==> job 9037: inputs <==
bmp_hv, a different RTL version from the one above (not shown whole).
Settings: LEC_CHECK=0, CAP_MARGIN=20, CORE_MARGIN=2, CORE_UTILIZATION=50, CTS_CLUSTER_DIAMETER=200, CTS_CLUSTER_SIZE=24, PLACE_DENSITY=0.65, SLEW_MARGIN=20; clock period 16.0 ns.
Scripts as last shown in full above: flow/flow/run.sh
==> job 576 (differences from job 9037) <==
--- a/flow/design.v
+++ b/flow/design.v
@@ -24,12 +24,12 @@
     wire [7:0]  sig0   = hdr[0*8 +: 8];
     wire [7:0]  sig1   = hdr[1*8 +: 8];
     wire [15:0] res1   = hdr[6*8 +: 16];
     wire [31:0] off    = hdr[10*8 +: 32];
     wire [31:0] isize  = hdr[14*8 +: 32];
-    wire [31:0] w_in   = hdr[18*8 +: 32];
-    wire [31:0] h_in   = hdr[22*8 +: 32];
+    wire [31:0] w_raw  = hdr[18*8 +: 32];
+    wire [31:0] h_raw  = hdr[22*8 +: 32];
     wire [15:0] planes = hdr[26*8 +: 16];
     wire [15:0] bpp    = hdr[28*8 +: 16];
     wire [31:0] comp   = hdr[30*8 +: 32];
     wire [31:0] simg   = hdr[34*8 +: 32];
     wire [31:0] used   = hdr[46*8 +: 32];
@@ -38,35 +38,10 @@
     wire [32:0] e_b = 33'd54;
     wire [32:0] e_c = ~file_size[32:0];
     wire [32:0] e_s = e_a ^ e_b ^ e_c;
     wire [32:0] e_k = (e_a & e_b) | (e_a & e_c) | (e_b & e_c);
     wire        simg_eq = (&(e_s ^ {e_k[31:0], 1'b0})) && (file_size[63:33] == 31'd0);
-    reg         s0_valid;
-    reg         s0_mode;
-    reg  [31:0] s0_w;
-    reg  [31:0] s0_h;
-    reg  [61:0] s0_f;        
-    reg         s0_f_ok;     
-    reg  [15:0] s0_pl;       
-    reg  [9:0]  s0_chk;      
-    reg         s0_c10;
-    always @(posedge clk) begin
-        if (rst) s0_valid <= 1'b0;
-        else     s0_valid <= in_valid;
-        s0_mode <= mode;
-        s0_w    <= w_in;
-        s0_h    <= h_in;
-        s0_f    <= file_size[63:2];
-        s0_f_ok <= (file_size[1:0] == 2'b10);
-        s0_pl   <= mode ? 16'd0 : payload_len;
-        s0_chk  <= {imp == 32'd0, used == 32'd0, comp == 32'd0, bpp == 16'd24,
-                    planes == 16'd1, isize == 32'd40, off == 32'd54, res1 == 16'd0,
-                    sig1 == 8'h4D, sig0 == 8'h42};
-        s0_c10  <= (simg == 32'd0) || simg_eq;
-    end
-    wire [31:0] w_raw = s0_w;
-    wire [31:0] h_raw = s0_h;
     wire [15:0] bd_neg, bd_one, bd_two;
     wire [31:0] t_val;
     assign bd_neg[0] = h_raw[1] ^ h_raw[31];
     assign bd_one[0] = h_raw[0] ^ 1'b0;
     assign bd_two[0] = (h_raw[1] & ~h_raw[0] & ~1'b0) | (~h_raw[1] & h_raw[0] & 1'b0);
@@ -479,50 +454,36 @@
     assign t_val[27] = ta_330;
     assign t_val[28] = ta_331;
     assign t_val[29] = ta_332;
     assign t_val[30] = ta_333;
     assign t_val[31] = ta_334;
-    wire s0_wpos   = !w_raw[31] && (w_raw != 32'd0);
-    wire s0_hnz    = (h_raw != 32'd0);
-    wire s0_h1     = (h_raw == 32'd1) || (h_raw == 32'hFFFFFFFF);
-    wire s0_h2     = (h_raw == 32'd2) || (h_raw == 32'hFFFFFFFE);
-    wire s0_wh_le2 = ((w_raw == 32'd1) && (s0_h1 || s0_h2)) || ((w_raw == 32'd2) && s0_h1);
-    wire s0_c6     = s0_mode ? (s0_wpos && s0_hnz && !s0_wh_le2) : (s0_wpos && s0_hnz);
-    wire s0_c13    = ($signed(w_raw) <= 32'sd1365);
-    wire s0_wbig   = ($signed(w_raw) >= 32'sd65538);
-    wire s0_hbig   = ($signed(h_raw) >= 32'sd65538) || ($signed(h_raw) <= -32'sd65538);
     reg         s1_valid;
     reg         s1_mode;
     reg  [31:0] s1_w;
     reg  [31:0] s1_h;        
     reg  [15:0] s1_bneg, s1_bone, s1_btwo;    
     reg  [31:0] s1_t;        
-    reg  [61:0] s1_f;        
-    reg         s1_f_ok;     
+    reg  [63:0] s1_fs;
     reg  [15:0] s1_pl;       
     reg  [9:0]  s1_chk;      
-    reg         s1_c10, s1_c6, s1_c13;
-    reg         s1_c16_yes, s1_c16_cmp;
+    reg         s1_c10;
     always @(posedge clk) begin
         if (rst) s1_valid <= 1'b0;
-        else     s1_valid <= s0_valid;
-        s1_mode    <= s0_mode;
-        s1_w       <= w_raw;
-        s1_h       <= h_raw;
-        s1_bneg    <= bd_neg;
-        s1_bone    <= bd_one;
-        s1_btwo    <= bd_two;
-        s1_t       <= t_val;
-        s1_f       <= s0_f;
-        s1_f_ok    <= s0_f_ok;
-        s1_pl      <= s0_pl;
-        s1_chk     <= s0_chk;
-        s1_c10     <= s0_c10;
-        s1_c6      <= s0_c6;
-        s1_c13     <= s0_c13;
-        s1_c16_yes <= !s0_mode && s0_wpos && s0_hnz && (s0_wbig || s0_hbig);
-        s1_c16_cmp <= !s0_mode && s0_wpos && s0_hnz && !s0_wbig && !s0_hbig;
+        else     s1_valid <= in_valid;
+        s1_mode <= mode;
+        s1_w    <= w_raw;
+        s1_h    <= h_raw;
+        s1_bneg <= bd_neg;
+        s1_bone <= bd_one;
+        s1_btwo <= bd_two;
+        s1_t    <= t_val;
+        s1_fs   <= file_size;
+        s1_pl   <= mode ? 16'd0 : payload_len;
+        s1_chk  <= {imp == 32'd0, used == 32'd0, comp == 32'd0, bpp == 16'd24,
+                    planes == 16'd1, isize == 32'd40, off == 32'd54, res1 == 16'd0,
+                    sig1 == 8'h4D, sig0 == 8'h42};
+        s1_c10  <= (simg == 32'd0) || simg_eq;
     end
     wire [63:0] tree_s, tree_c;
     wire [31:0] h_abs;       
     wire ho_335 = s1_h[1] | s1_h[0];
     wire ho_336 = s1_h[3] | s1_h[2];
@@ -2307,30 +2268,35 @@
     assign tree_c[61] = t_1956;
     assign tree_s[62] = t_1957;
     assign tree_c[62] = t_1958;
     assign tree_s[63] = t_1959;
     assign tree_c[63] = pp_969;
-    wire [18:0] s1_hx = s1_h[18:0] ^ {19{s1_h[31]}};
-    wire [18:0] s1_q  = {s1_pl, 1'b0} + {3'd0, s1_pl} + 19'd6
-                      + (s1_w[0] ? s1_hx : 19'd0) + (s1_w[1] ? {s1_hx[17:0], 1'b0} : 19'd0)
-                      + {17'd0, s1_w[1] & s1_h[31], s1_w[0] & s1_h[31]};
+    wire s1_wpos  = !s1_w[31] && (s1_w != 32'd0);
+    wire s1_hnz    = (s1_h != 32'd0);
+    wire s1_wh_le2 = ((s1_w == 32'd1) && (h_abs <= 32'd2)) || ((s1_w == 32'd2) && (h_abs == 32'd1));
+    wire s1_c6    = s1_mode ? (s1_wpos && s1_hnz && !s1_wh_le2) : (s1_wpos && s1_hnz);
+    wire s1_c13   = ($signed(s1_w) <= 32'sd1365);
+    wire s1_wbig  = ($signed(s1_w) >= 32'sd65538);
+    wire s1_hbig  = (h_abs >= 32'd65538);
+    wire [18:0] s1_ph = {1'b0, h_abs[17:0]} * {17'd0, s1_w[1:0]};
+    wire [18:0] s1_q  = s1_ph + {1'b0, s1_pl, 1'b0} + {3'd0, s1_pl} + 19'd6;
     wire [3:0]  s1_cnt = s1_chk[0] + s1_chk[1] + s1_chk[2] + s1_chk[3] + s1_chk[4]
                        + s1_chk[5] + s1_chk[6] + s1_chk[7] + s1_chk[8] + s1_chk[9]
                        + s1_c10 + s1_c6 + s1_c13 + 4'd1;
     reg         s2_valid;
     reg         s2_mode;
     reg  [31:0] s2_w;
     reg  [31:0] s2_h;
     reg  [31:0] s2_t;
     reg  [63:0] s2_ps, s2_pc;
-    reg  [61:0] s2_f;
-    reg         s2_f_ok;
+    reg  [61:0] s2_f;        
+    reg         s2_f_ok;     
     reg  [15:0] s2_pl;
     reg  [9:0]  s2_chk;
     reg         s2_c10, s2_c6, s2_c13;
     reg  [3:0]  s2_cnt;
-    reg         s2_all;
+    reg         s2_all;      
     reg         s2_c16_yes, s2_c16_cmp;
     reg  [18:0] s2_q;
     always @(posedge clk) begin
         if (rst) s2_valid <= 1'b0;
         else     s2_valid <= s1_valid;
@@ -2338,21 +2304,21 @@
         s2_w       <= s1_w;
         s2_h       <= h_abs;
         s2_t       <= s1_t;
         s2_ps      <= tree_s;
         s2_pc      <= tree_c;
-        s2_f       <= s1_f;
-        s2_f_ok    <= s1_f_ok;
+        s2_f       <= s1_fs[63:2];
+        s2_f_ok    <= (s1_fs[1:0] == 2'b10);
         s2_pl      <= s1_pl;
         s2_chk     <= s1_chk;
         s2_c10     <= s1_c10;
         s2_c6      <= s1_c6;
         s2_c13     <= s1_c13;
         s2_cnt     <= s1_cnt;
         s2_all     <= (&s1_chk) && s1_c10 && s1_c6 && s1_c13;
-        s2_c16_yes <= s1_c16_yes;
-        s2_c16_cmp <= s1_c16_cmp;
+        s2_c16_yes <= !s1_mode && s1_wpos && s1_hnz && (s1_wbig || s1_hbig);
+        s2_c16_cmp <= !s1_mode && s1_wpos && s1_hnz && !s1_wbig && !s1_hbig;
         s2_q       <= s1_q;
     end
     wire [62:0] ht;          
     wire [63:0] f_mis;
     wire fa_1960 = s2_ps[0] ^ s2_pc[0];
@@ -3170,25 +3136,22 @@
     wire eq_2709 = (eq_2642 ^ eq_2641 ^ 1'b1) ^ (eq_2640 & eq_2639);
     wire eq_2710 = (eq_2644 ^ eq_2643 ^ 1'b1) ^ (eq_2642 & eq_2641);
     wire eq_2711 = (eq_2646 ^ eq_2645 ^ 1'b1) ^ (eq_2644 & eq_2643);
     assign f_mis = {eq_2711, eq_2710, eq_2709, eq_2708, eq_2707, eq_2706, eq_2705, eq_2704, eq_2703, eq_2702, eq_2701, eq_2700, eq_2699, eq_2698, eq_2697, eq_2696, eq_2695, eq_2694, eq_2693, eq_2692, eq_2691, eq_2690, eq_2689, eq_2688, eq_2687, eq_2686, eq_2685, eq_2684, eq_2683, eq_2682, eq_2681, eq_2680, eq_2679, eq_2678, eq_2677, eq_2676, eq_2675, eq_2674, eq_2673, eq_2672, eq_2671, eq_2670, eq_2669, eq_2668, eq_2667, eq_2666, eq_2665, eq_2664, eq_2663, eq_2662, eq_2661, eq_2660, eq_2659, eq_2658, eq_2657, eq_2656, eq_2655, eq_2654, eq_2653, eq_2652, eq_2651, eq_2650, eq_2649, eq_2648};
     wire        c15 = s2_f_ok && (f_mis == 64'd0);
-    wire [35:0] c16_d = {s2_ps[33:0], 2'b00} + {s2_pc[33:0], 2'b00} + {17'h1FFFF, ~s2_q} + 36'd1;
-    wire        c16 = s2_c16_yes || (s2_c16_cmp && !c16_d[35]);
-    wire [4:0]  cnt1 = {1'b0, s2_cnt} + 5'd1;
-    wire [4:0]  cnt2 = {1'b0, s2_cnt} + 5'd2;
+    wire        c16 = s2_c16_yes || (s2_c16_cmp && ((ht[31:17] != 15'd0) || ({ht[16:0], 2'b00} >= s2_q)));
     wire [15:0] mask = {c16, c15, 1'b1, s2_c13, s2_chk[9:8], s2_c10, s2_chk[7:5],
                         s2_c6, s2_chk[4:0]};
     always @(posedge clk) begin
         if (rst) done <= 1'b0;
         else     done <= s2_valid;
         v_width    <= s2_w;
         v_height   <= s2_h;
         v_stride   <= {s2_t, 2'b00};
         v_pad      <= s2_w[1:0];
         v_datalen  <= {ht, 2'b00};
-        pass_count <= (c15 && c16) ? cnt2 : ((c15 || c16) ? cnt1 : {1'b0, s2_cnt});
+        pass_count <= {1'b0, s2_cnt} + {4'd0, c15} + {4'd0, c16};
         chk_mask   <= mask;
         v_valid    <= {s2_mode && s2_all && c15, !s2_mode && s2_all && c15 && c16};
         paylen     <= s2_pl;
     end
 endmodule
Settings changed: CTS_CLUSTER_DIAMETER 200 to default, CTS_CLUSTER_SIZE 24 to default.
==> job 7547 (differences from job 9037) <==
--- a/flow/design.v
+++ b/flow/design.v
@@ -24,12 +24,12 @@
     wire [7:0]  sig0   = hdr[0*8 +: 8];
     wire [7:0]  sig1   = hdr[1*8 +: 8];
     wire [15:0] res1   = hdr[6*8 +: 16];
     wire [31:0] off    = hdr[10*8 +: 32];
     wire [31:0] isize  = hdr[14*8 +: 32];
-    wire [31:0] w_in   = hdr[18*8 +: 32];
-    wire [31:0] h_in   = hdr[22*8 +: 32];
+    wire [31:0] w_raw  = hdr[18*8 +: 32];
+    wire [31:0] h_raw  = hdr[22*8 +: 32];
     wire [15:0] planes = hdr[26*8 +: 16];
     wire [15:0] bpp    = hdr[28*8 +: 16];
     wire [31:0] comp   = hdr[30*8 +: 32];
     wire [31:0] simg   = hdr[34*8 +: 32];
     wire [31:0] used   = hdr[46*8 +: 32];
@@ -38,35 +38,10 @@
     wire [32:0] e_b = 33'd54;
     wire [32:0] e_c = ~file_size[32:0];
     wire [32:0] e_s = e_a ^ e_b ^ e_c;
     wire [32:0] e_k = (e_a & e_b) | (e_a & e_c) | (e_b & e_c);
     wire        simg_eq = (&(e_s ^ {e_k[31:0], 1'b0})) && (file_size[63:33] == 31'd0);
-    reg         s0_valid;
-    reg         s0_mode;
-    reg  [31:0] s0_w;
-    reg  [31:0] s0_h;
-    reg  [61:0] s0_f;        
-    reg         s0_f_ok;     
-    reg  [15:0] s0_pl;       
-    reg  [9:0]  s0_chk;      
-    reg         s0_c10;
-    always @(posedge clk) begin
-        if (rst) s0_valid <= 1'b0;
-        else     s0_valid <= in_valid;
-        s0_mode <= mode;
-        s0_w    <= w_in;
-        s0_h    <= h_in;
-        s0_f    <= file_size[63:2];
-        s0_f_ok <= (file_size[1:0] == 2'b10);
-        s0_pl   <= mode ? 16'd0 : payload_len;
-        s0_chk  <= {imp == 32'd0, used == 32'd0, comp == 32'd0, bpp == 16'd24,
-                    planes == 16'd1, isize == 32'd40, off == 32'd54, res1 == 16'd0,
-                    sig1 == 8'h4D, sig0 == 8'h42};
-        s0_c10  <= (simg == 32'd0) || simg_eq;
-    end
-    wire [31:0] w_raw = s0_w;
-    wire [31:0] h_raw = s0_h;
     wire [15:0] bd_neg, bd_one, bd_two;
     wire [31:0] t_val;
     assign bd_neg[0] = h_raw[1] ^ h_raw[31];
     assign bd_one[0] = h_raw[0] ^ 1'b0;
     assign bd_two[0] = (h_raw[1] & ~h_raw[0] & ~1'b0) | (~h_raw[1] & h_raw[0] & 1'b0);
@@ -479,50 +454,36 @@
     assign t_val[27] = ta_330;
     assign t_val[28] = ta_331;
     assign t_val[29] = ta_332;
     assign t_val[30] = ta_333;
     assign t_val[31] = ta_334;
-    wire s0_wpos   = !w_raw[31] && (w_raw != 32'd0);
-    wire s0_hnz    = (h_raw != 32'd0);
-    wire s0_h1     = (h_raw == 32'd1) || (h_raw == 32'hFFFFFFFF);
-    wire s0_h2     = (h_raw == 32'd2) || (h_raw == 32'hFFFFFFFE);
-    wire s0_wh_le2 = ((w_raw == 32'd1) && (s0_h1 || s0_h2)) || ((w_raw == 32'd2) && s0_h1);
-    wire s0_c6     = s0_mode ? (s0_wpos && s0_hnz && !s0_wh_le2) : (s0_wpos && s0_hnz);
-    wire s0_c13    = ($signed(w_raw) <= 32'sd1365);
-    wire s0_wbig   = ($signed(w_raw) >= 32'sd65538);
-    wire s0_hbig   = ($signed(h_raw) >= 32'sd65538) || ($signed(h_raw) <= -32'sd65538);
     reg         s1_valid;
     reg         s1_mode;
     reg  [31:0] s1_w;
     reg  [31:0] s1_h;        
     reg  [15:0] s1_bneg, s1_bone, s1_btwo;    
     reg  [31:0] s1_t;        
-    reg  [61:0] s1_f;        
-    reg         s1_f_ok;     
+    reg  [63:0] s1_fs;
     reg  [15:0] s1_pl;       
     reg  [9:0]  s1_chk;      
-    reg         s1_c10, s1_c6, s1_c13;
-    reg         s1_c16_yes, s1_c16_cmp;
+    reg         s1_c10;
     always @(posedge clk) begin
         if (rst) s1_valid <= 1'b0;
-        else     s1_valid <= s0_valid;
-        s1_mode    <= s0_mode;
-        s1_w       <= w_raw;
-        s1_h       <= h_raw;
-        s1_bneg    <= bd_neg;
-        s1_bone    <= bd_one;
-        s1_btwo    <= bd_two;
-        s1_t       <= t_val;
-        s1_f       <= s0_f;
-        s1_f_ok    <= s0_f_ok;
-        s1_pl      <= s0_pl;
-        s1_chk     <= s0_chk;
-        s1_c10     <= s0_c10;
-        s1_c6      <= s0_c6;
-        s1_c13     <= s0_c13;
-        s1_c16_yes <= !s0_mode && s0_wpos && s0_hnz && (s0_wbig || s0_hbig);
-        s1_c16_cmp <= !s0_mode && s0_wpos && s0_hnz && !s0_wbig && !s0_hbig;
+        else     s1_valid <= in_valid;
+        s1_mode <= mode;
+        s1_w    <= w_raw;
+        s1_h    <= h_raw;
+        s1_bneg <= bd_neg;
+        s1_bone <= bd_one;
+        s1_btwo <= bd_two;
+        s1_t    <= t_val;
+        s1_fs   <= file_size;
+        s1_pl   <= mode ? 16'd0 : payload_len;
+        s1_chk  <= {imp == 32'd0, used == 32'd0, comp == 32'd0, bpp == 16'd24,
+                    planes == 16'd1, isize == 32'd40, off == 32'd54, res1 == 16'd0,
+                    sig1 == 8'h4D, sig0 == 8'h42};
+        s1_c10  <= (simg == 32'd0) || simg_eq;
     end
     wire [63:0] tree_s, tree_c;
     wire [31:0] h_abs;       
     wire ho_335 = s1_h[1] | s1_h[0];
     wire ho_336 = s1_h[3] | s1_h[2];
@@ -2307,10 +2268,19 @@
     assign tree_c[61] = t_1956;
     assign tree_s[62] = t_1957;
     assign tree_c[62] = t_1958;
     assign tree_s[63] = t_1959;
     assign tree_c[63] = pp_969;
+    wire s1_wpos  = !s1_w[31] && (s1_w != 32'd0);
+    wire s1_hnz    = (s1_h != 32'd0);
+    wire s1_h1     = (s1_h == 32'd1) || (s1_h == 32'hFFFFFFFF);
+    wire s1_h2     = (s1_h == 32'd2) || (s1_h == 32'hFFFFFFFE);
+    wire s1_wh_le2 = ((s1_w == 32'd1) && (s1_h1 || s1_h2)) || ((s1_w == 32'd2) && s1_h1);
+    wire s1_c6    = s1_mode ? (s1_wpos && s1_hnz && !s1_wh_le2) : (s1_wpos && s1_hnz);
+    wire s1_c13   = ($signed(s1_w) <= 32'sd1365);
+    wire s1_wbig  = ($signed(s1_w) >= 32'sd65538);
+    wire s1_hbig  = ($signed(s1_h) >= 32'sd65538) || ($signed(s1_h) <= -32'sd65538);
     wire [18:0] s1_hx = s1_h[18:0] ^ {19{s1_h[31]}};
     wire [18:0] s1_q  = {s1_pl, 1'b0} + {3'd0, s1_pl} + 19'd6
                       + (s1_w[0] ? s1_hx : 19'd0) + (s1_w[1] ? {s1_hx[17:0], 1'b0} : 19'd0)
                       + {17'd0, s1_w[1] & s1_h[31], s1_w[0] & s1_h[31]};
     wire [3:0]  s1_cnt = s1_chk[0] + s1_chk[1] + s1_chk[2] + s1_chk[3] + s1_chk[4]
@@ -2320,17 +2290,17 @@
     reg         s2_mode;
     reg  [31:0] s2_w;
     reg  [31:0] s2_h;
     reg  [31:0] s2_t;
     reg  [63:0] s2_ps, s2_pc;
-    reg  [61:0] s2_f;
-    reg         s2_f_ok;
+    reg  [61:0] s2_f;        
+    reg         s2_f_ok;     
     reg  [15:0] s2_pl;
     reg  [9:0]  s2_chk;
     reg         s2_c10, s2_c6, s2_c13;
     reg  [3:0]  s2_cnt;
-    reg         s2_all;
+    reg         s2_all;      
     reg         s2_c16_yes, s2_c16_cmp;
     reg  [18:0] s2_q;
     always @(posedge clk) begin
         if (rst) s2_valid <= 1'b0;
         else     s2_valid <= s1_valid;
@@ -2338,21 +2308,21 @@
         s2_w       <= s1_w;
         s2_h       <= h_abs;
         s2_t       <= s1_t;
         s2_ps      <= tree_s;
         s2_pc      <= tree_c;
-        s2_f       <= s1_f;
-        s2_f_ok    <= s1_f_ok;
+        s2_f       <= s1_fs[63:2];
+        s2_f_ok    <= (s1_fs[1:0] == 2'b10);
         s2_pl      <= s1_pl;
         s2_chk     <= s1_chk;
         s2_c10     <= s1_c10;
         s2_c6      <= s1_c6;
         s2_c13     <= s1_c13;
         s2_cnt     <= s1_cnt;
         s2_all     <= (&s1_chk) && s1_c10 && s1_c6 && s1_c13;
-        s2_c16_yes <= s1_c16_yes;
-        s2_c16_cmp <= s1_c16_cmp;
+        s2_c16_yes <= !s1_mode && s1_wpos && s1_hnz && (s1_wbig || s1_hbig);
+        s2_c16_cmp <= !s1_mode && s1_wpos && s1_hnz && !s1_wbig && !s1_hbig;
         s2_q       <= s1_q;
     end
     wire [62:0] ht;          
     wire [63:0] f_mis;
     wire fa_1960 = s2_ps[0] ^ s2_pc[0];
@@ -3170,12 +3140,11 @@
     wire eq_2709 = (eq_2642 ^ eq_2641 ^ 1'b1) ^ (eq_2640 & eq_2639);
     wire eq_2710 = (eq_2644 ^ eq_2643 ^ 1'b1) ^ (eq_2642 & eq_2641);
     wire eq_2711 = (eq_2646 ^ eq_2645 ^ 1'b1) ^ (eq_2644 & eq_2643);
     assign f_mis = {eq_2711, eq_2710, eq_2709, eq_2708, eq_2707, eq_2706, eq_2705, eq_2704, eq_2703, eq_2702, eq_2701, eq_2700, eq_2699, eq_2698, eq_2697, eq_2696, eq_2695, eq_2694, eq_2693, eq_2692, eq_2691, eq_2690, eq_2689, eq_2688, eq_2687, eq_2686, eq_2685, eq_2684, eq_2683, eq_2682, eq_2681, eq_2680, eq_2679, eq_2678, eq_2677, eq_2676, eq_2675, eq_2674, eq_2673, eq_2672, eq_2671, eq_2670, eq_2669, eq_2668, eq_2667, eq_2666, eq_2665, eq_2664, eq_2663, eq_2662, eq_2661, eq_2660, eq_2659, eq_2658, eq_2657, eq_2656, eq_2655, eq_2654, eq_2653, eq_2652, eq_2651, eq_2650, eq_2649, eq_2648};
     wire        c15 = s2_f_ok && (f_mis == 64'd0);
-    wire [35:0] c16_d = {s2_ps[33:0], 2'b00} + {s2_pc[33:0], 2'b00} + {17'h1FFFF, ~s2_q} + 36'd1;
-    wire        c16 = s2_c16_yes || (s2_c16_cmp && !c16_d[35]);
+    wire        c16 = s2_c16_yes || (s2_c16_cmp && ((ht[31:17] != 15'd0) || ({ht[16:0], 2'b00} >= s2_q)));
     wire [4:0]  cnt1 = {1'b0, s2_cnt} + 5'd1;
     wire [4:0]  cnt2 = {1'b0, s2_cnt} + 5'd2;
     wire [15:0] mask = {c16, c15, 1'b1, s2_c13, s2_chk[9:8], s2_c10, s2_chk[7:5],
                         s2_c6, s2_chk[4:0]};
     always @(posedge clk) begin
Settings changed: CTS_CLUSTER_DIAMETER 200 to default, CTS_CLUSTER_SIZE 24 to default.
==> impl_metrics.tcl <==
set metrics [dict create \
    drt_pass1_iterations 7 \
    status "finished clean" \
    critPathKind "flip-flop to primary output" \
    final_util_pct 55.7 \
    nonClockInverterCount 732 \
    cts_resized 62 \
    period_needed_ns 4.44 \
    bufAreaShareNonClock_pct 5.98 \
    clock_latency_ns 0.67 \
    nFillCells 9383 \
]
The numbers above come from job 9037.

Exercise objective:
Could you print the lines above, exactly as written, from the line containing "drt_pass1_iterations 7 \" through the final one?

Written answer:
    drt_pass1_iterations 7 \
    status "finished clean" \
    critPathKind "flip-flop to primary output" \
    final_util_pct 55.7 \
    nonClockInverterCount 732 \
    cts_resized 62 \
    period_needed_ns 4.44 \
    bufAreaShareNonClock_pct 5.98 \
    clock_latency_ns 0.67 \
    nFillCells 9383 \
]
The numbers above come from job 9037.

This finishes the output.